Propos recueillis par Julien Morel.

Gillian Weiss sera présente au festival L’Histoire à venir qui aura lieu à Toulouse du 23 au 26 mai 2019.

RetroNews : Tout d’abord, comment des marins français pouvaient-ils se retrouver, à la suite d’un enlèvement, esclaves de « pirates » méditerranéens ?

Gilian Weiss : Il faut savoir que plusieurs formes de servitude étaient  alors communes à tous les peuples des pourtours de la Méditerranée – elles le sont d’ailleurs demeurées longtemps. En ce qui concerne les rapports entre la France et les soi-disants « barbaresques », il ne s’agissait pas simplement de marins français capturés en mer par des corsaires maghrébins. Les marins français le faisaient également. Et notamment sous Louis XIV : les agents royaux non seulement prenaient mais aussi achetaient des hommes ; ils les appelaient les « esclaves turcs » et ces derniers leur servaient à ramer sur les galères.
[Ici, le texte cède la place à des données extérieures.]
==> src/rdce_pkg.sv <==
// ----------------------------------------------------------------------------
// rdce_pkg - shared types and constants of the run-length encoder
// Run cap, widths, the decimal digit table and the run job type.
// ----------------------------------------------------------------------------
package rdce_pkg;

  // Longest run held before it is closed and emitted
  localparam int MAX_RUN = 65535;

  // Run count width: enough to hold MAX_RUN itself
  localparam int CNT_W = $clog2(MAX_RUN + 1);

  // Number of decimal digits of the largest count
  function automatic int num_digits(input longint v);
    longint p;
    int     n;
    p = 10;
    n = 1;
    while (p <= v) begin
      p = p * 10;
      n = n + 1;
    end
    return n;
  endfunction

  localparam int NDIG  = num_digits(MAX_RUN);
  localparam int POS_W = (NDIG > 1) ? $clog2(NDIG) : 1;

  // d * 10^k fits in four bits more than the count
  localparam int PROD_W = CNT_W + 4;

  localparam logic [7:0] ASCII_ZERO = 8'h30;

  localparam int JOBQ_DEPTH = 2;
  localparam int JOBQ_PTR_W = $clog2(JOBQ_DEPTH);
  localparam int JOBQ_CNT_W = $clog2(JOBQ_DEPTH + 1);

  typedef logic [9:0][PROD_W-1:0] mult_row_t;
  typedef mult_row_t [NDIG-1:0]   mult_tab_t;

  // Entry [k][d] holds d * 10^k
  function automatic mult_tab_t mult_table();
    mult_tab_t t;
    longint    p;
    p = 1;
    for (int k = 0; k < NDIG; k++) begin
      for (int d = 0; d < 10; d++) begin
        t[k][d] = PROD_W'(p * d);
      end
      p = p * 10;
    end
    return t;
  endfunction

  localparam mult_tab_t MULT_TAB = mult_table();

  // One finished run on its way to the digit emitter
  typedef struct packed {
    logic [7:0]       sym;
    logic [CNT_W-1:0] count;
    logic             item_done;
    logic             string_done;
  } job_t;

  typedef enum logic [1:0] {
    B_IDLE,
    B_DIGITS,
    B_SYMBOL
  } back_state_t;

endpackage

==> src/rle_decimal_count_encoder_top.sv <==
// ----------------------------------------------------------------------------
// rle_decimal_count_encoder_top - run-length encoder with decimal counts
// Encodes a byte string as runs: count in ASCII decimal, then the symbol.
//
//   channel | handshake        | fields
//   --------+------------------+------------------------------------------
//   input   | push / full      | in_byte[7:0], string_end
//   result  | empty / pop      | out_byte[7:0], is_symbol, item_done,
//           |                  | string_done
//
// A byte that closes no run is taken every cycle. A byte that closes runs
// holds full while the tracker hands its jobs to the queue. The emitter
// writes one result per cycle while its result slot is free or popped: a run
// gives its count digits, then its symbol, after a load when it was idle.
// Reset clears the open run, the job queue and the output valid flag.
// A stalled result side fills the two-entry job queue and then holds full.
// ----------------------------------------------------------------------------
module rle_decimal_count_encoder_top (
  input  logic       clk,
  input  logic       rst,
  input  logic       push,
  output logic       full,
  input  logic [7:0] in_byte,
  input  logic       string_end,
  output logic       empty,
  input  logic       pop,
  output logic [7:0] out_byte,
  output logic       is_symbol,
  output logic       item_done,
  output logic       string_done
);

  logic           job_valid;
  rdce_pkg::job_t job;
  logic           job_full;
  logic           q_valid;
  rdce_pkg::job_t q_job;
  logic           q_pop;
  logic           out_valid;

  rdce_front u_front (
    .clk        (clk),
    .rst        (rst),
    .push       (push),
    .full       (full),
    .in_byte    (in_byte),
    .string_end (string_end),
    .job_valid  (job_valid),
    .job        (job),
    .job_full   (job_full)
  );

  rdce_jobq u_jobq (
    .clk      (clk),
    .rst      (rst),
    .wr_en    (job_valid),
    .wr_job   (job),
    .q_full   (job_full),
    .rd_en    (q_pop),
    .rd_valid (q_valid),
    .rd_job   (q_job)
  );

  rdce_back u_back (
    .clk         (clk),
    .rst         (rst),
    .q_valid     (q_valid),
    .q_job       (q_job),
    .q_pop       (q_pop),
    .out_valid   (out_valid),
    .pop         (pop),
    .out_byte    (out_byte),
    .is_symbol   (is_symbol),
    .item_done   (item_done),
    .string_done (string_done)
  );

  assign empty = !out_valid;

endmodule

==> src/rdce_front.sv <==
// ----------------------------------------------------------------------------
// rdce_front - run tracker
// Takes string bytes, tracks the open run and turns each closed run into a
// job for the digit emitter. One byte can close up to two runs.
// ----------------------------------------------------------------------------
module rdce_front (
  input  logic               clk,
  input  logic               rst,
  input  logic               push,
  output logic               full,
  input  logic [7:0]         in_byte,
  input  logic               string_end,
  output logic               job_valid,
  output rdce_pkg::job_t     job,
  input  logic               job_full
);

  logic [7:0]                run_symbol;
  logic [rdce_pkg::CNT_W-1:0] run_count;
  logic                      run_open;

  logic                      pend_a_valid;
  logic                      pend_b_valid;
  rdce_pkg::job_t            pend_a;
  rdce_pkg::job_t            pend_b;

  logic                      accept;
  logic                      same;
  logic                      a_valid;
  logic                      b_valid;
  logic                      cap;
  logic [rdce_pkg::CNT_W-1:0] count_next;
  rdce_pkg::job_t            job_a_next;
  rdce_pkg::job_t            job_b_next;

  assign full   = pend_a_valid || pend_b_valid;
  assign accept = push && !full;

  always_comb begin
    same       = run_open && (in_byte == run_symbol);
    a_valid    = run_open && !same;
    count_next = same ? run_count + 1'b1 : rdce_pkg::CNT_W'(1);
    cap        = count_next >= rdce_pkg::CNT_W'(rdce_pkg::MAX_RUN);
    b_valid    = cap || string_end;

    job_a_next.sym         = run_symbol;
    job_a_next.count       = run_count;
    job_a_next.item_done   = !b_valid;
    job_a_next.string_done = string_end && !b_valid;

    job_b_next.sym         = in_byte;
    job_b_next.count       = count_next;
    job_b_next.item_done   = 1'b1;
    job_b_next.string_done = string_end;
  end

  assign job_valid = pend_a_valid || pend_b_valid;
  assign job       = pend_a_valid ? pend_a : pend_b;

  always_ff @(posedge clk) begin
    if (rst) begin
      run_symbol   <= '0;
      run_count    <= '0;
      run_open     <= 1'b0;
      pend_a_valid <= 1'b0;
      pend_b_valid <= 1'b0;
    end else begin
      if (accept) begin
        run_symbol   <= in_byte;
        run_count    <= count_next;
        run_open     <= !b_valid;
        pend_a_valid <= a_valid;
        pend_b_valid <= b_valid;
        pend_a       <= job_a_next;
        pend_b       <= job_b_next;
      end else if (!job_full) begin
        // drain the older run first
        if (pend_a_valid) begin
          pend_a_valid <= 1'b0;
        end else if (pend_b_valid) begin
          pend_b_valid <= 1'b0;
        end
      end
    end
  end

`ifndef ASSERT_OFF
  a_string_done_ends_item: assert property (@(posedge clk) disable iff (rst)
    job_valid && job.string_done |-> job.item_done)
    else $error("string_done on a job that does not close its item");
`endif

endmodule

==> src/rdce_jobq.sv <==
// ----------------------------------------------------------------------------
// rdce_jobq - run job queue
// Short first-in first-out queue of closed runs between tracker and emitter.
// ----------------------------------------------------------------------------
module rdce_jobq (
  input  logic           clk,
  input  logic           rst,
  input  logic           wr_en,
  input  rdce_pkg::job_t wr_job,
  output logic           q_full,
  input  logic           rd_en,
  output logic           rd_valid,
  output rdce_pkg::job_t rd_job
);

  rdce_pkg::job_t                  entries [rdce_pkg::JOBQ_DEPTH];
  logic [rdce_pkg::JOBQ_PTR_W-1:0] wr_ptr;
  logic [rdce_pkg::JOBQ_PTR_W-1:0] rd_ptr;
  logic [rdce_pkg::JOBQ_CNT_W-1:0] cnt;
  logic                            do_wr;
  logic                            do_rd;

  assign q_full   = cnt == rdce_pkg::JOBQ_CNT_W'(rdce_pkg::JOBQ_DEPTH);
  assign rd_valid = cnt != '0;
  assign rd_job   = entries[rd_ptr];
  assign do_wr    = wr_en && !q_full;
  assign do_rd    = rd_en && rd_valid;

  always_ff @(posedge clk) begin
    if (do_wr) begin
      entries[wr_ptr] <= wr_job;
    end
  end

  always_ff @(posedge clk) begin
    if (rst) begin
      wr_ptr <= '0;
      rd_ptr <= '0;
      cnt    <= '0;
    end else begin
      if (do_wr) begin
        wr_ptr <= wr_ptr + 1'b1;
      end
      if (do_rd) begin
        rd_ptr <= rd_ptr + 1'b1;
      end
      if (do_wr && !do_rd) begin
        cnt <= cnt + 1'b1;
      end else if (do_rd && !do_wr) begin
        cnt <= cnt - 1'b1;
      end
    end
  end

`ifndef ASSERT_OFF
  a_cnt_bound: assert property (@(posedge clk) disable iff (rst)
    cnt <= rdce_pkg::JOBQ_CNT_W'(rdce_pkg::JOBQ_DEPTH))
    else $error("job queue count beyond depth");
`endif

endmodule

==> src/rdce_back.sv <==
// ----------------------------------------------------------------------------
// rdce_back - digit emitter
// Takes one run job at a time, writes its count as decimal digits, most
// significant first, then the symbol, one byte per cycle into the output
// register while that register is free or being popped.
// ----------------------------------------------------------------------------
module rdce_back (
  input  logic           clk,
  input  logic           rst,
  input  logic           q_valid,
  input  rdce_pkg::job_t q_job,
  output logic           q_pop,
  output logic           out_valid,
  input  logic           pop,
  output logic [7:0]     out_byte,
  output logic           is_symbol,
  output logic           item_done,
  output logic           string_done
);

  rdce_pkg::back_state_t        state;
  rdce_pkg::back_state_t        state_next;

  logic [rdce_pkg::CNT_W-1:0]   rem;
  logic [rdce_pkg::POS_W-1:0]   pos;
  logic [7:0]                   sym;
  logic                         job_item_done;
  logic                         job_string_done;

  logic                         slot_free;
  logic                         load;
  logic                         emit_digit;
  logic                         emit_sym;
  logic [rdce_pkg::PROD_W-1:0]  rem_ext;
  logic [rdce_pkg::PROD_W-1:0]  load_ext;
  logic [3:0]                   dig;
  logic [rdce_pkg::CNT_W-1:0]   rem_next;
  logic [rdce_pkg::POS_W-1:0]   start_pos;

  assign slot_free = !out_valid || pop;
  assign rem_ext   = rdce_pkg::PROD_W'(rem);
  assign load_ext  = rdce_pkg::PROD_W'(q_job.count);

  // position of the leading digit
  always_comb begin
    start_pos = '0;
    for (int k = 1; k < rdce_pkg::NDIG; k++) begin
      if (load_ext >= rdce_pkg::MULT_TAB[k][1]) begin
        start_pos = rdce_pkg::POS_W'(k);
      end
    end
  end

  // digit at the current position: largest d with d * 10^pos <= rem
  always_comb begin
    dig = '0;
    for (int d = 1; d < 10; d++) begin
      if (rem_ext >= rdce_pkg::MULT_TAB[pos][d]) begin
        dig = 4'(d);
      end
    end
    rem_next = rdce_pkg::CNT_W'(rem_ext - rdce_pkg::MULT_TAB[pos][dig]);
  end

  always_comb begin
    state_next = state;
    case (state)
      rdce_pkg::B_IDLE: begin
        if (q_valid) begin
          state_next = rdce_pkg::B_DIGITS;
        end
      end
      rdce_pkg::B_DIGITS: begin
        if (slot_free && (pos == '0)) begin
          state_next = rdce_pkg::B_SYMBOL;
        end
      end
      rdce_pkg::B_SYMBOL: begin
        if (slot_free) begin
          state_next = q_valid ? rdce_pkg::B_DIGITS : rdce_pkg::B_IDLE;
        end
      end
      default: begin
        state_next = rdce_pkg::B_IDLE;
      end
    endcase
  end

  always_comb begin
    load       = 1'b0;
    emit_digit = 1'b0;
    emit_sym   = 1'b0;
    case (state)
      rdce_pkg::B_IDLE: begin
        load = q_valid;
      end
      rdce_pkg::B_DIGITS: begin
        emit_digit = slot_free;
      end
      rdce_pkg::B_SYMBOL: begin
        emit_sym = slot_free;
        load     = slot_free && q_valid;
      end
      default: begin
        load = 1'b0;
      end
    endcase
  end

  assign q_pop = load;

  always_ff @(posedge clk) begin
    if (rst) begin
      state     <= rdce_pkg::B_IDLE;
      out_valid <= 1'b0;
    end else begin
      state <= state_next;
      if (emit_digit || emit_sym) begin
        out_valid <= 1'b1;
      end else if (pop) begin
        out_valid <= 1'b0;
      end
    end
  end

  always_ff @(posedge clk) begin
    if (load) begin
      rem             <= q_job.count;
      pos             <= start_pos;
      sym             <= q_job.sym;
      job_item_done   <= q_job.item_done;
      job_string_done <= q_job.string_done;
    end else if (emit_digit) begin
      rem <= rem_next;
      if (pos != '0) begin
        pos <= pos - 1'b1;
      end
    end

    if (emit_digit) begin
      out_byte    <= rdce_pkg::ASCII_ZERO + {4'b0000, dig};
      is_symbol   <= 1'b0;
      item_done   <= 1'b0;
      string_done <= 1'b0;
    end else if (emit_sym) begin
      out_byte    <= sym;
      is_symbol   <= 1'b1;
      item_done   <= job_item_done;
      string_done <= job_string_done;
    end
  end

`ifndef ASSERT_OFF
  a_rem_below_next_power: assert property (@(posedge clk) disable iff (rst)
    state == rdce_pkg::B_DIGITS |->
      ({1'b0, rem_ext} < ({1'b0, rdce_pkg::MULT_TAB[pos][9]} +
                          {1'b0, rdce_pkg::MULT_TAB[pos][1]})))
    else $error("remainder too large for digit position");

  a_rem_spent: assert property (@(posedge clk) disable iff (rst)
    state == rdce_pkg::B_SYMBOL |-> rem == '0)
    else $error("count not fully emitted before symbol");

  a_digit_ascii: assert property (@(posedge clk) disable iff (rst)
    out_valid && !is_symbol |->
      (out_byte >= rdce_pkg::ASCII_ZERO) && (out_byte <= rdce_pkg::ASCII_ZERO + 8'd9))
    else $error("count result is not a decimal digit");
`endif

endmodule

==> config.mk <==
export PLATFORM = sky130hd
export DESIGN_NAME = rle_decimal_count_encoder_top
export DESIGN_NICKNAME = d
export VERILOG_FILES = /design/src/rdce_pkg.sv /design/src/rle_decimal_count_encoder_top.sv /design/src/rdce_front.sv /design/src/rdce_jobq.sv /design/src/rdce_back.sv
export SDC_FILE = /design/constraint.sdc
export NUM_CORES = 1
export LEC_CHECK = 0
export BUFFER_PORTS_ARGS = -buffer_cell sky130_fd_sc_hd__buf_2
export CORE_MARGIN = 1
export CORE_UTILIZATION = 35
export DETAILED_ROUTE_END_ITERATION = 16
export GPL_TIMING_DRIVEN = 0
export SYNTH_ARGS = -nofsm -noshare
export SYNTH_HDL_FRONTEND = slang
export SYNTH_SLANG_ARGS = --single-unit
==> constraint.sdc <==
create_clock -name clk -period 5.2 [get_ports clk]
set_input_delay 0.26 -clock clk [delete_from_list [all_inputs] [get_ports clk]]
set_output_delay 0.26 -clock clk [all_outputs]
set_load 0.03 [all_outputs]
==> impl_table.tex <==
\begin{tabular}{lr}
\hline
Metric & Value \\
\hline
\multicolumn{2}{l}{\textbf{Drt}} \\
\quad WL per Instance & approximately 18 µm \\
\quad Count of vias placed by the detailed router & 8707 \\
\quad Total DRC errors in the routed layout & 0 \\
\quad First drt pass iteration count & 5 \\
\quad Remaining antenna violation count & 0 \\
\quad Initial detailed-routing violation count & about 590 \\
\quad Sum of routed wire length over all layers & roughly 29000 µm \\
\quad Post-DR vias/cell & $\sim$5.5 \\
\multicolumn{2}{l}{\textbf{Synth}} \\
\quad Synth Warn \# & 0 \\
\quad Per-instance average area after synthesis & 10.5 µm² \\
\quad Area of the mapped netlist & between 10000 and 15000 µm² \\
\quad Synthesized net count & between 1000 and 1500 \\
\quad Combinational family with the most area after synthesis & compound AO/OA/AOI/OAI gates \\
\quad Post-Synth Adder-Cell Area & 0.108 \\
\quad Area fraction in and, or, nand and nor cells after synthesis & 0.147 \\
\quad Fraction of the mapped netlist area in compound gates & 0.162 \\
\quad Most common flop cell mapped by yosys & sky130\_fd\_sc\_hd\_\_edfxtp\_1 \\
\quad Post-synthesis share of cell area spent on xor and xnor gates & 0.0295 \\
\quad Share of the yosys chip area belonging to registers & 0.474 \\
\quad Netlist cell types & 85 \\
\quad Number of synthesized flops with an enable pin & between 100 and 150 \\
\quad Number of synthesized register bits & $\sim$200 \\
\quad Share of synthesized area spent on multiplexers & 0.0511 \\
\quad Synthesized netlist cell count & approximately 1100 \\
\quad Post-synth ARST share & 0 \\
\multicolumn{2}{l}{\textbf{Critical path}} \\
\quad Worst stage delay on the critical path & roughly 0.38 ns \\
\quad Crit. End Element & flop \\
\quad Req. time, crit path & 5.33 ns \\
\quad Most common cell type on the critical path & sky130\_fd\_sc\_hd\_\_buf\_6 \\
\quad Category of cells accounting for the largest share of critical-path delay & compound AO/OA/AOI/OAI gates \\
\quad Peak fanout along the critical path & 6 \\
\quad Kind of start point of the critical path & flop \\
\quad Critical path class & flop to flop \\
\quad Worst path arrival time & between 5 and 6 ns \\
\quad Buf/Inv on CP & 7 \\
\quad Worst-path cell with the longest stage delay & sky130\_fd\_sc\_hd\_\_dfxtp\_4 \\
\multicolumn{2}{l}{\textbf{Global routing}} \\
\quad Number of global-route vias before repair & roughly 8700 \\
\quad First-pass GRT wire length & approximately 46000 µm \\
\quad Number of antenna violations at the first check in global routing & 0 \\
\quad Largest net degree at the start of global routing & 35 \\
\quad Tot GR Track Use & 0.176 \\
\quad Remaining global-route overflow & 0 \\
\multicolumn{2}{l}{\textbf{Timing}} \\
\quad Tightest Pin Transition & about 1.2 ns \\
\quad Share of the cycle needed by the critical path after routing & 1.04 \\
\quad F\_max & approximately 0.19 GHz \\
\quad Worst max-slew margin expressed relative to the limit & 0.176 \\
\quad Endpoints failing setup & 5 \\
\quad Clock Skews & $\sim$0.021 ns \\
\quad Final Slew Violations & 0 \\
\quad Count of final hold-check violations & 0 \\
\quad Setup slack of the critical path after layout & -0.195 ns \\
\quad Fin crit period & 5.39 ns \\
\quad RSZ-0062 raised after global routing & yes \\
\multicolumn{2}{l}{\textbf{Clocking}} \\
\quad Clock latency reported for the late side of the worst-skew pair & 0.43 ns \\
\quad CTS Root Cell & sky130\_fd\_sc\_hd\_\_clkbuf\_16 \\
\quad Bufs on Longest Clock Path & 2 \\
\quad \# clock sinks & between 150 and 200 \\
\quad Register clock-pin slew on the reported worst setup and hold paths & about 0.080 ns \\
\quad Clock tree from TritonCTS & yes \\
\quad H-tree level count & 4 \\
\quad CTS buffer count & 17 \\
\multicolumn{2}{l}{\textbf{Place}} \\
\quad Port buffer count & 24 \\
\quad DP HPWL & $\sim$21000 µm \\
\quad Placer congestion estimate & between 0.9 and 1 \\
\multicolumn{2}{l}{\textbf{Floorplanning}} \\
\quad Full die area & around 33000 µm² \\
\quad Placeable core area & 31600 µm² \\
\quad Die Ht & 182 µm \\
\quad Number of top-level pins & 26 \\
\quad Initial core utilization & 0.357 \\
\quad Cell row count & 65 \\
\quad Die X-Extent & $\sim$180 µm \\
\multicolumn{2}{l}{\textbf{Finish}} \\
\quad Antenna diodes & 0 \\
\quad Leading cell type in the layout, fill and taps excluded & sky130\_fd\_sc\_hd\_\_edfxtp\_1 \\
\quad Layout overhead on the synthesized area & 19.4\% \\
\quad Utilization after layout & 0.426 \\
\quad Most frequent cells in the layout & sky130\_fd\_sc\_hd\_\_edfxtp\_1, sky130\_fd\_sc\_hd\_\_nand2\_1, sky130\_fd\_sc\_hd\_\_ha\_1, sky130\_fd\_sc\_hd\_\_a21oi\_1, sky130\_fd\_sc\_hd\_\_nor2\_1 \\
\quad Ratio of cells with drive above 1 in the final layout & 0.206 \\
\quad Net count, final & approximately 1300 \\
\quad Filler Cell Count & between 3000 and 4000 \\
\multicolumn{2}{l}{\textbf{Worst hold path}} \\
\quad Hold Crit Class & input pin to flop \\
\multicolumn{2}{l}{\textbf{Flow run}} \\
\quad Max-capacitance violation count & 0 \\
\multicolumn{2}{l}{\textbf{Outcome}} \\
\quad Violated checks & negative setup slack \\
\quad Outcome & finished, violations left \\
\hline
\end{tabular}
-- per-stage QoR --
stage / setup TNS, ns / setup slack [ns] / hold WS (ns) / cells / area (µm²)
6_report: -0.587 / -0.195 / 0.0363 / 1594 / 13500
5_1_grt: -1.50 / -0.390 / 0.0202 / 1594 / 13500
4_1_cts: 0 / 0.00249 / 0.0229 / 1581 / 13200
3_5_place_dp: -6.25 / -0.930 / 0.466 / 1508 / 12000
3_3_place_gp: -6.46 / -0.977 / 0.463 / 1505 / 11900
2_1_floorplan: 0 / 0.170 / 0.359 / 1079 / 11300
-- worst register-to-register path, stage by stage (launching register included) --
cell and delay [ns]:
sky130_fd_sc_hd__dfxtp_4 0.38, sky130_fd_sc_hd__clkinvlp_4 0.17, sky130_fd_sc_hd__buf_12 0.18, sky130_fd_sc_hd__buf_4 0.13, sky130_fd_sc_hd__ha_1 0.36, sky130_fd_sc_hd__a21oi_1 0.19
sky130_fd_sc_hd__o21a_1 0.20, sky130_fd_sc_hd__nand4b_1 0.15, sky130_fd_sc_hd__o22ai_2 0.25, sky130_fd_sc_hd__o311ai_4 0.16, sky130_fd_sc_hd__buf_6 0.16, sky130_fd_sc_hd__a31oi_4 0.30
sky130_fd_sc_hd__buf_6 0.18, sky130_fd_sc_hd__buf_6 0.11, sky130_fd_sc_hd__nand3_2 0.08, sky130_fd_sc_hd__o311ai_2 0.08, sky130_fd_sc_hd__o211ai_1 0.16, sky130_fd_sc_hd__ha_2 0.20
sky130_fd_sc_hd__or3_1 0.34, sky130_fd_sc_hd__o211a_1 0.23, sky130_fd_sc_hd__and3_4 0.18, sky130_fd_sc_hd__o31a_1 0.33, sky130_fd_sc_hd__a31oi_2 0.22, sky130_fd_sc_hd__buf_4 0.15
sky130_fd_sc_hd__xnor2_1 0.06, sky130_fd_sc_hd__nor2_1 0.09, sky130_fd_sc_hd__a21oi_1 0.05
Dans le même temps, la France entretenaient des accords commerciaux avec l’empire ottoman (par ailleurs très critiqués par les royaumes rivaux européens), et signait des pactes bilatéraux avec le Maroc, l’Alger, le Tunis et le Tripoli, censés couvrir ses sujets lorsque ceux-ci naviguaient.

Tout cela signifie que souvent, les écumeurs des mers – des deux côtés – qui soumettaient les marchands et pèlerins à l’esclavage contrevenaient à ces traités franco-maghrébins.

Il faut toutefois rappeler que la diplomatie et les défenses des côtes ont donné plus de protection à la France qu’à n’importe quel pays européen. La France n’a jamais subi d’attaques littorales de l’échelle de celles connues par l’Islande ou l’Irlande – où des villages entiers d’hommes et femmes étaient parfois enlevés ! La France a connu un pic d’enlèvements vers la moitié du XVIIe siècle, qui a peu à peu chuté à la suite des grands bombardements entrepris par France dans les années 1680 et 1690.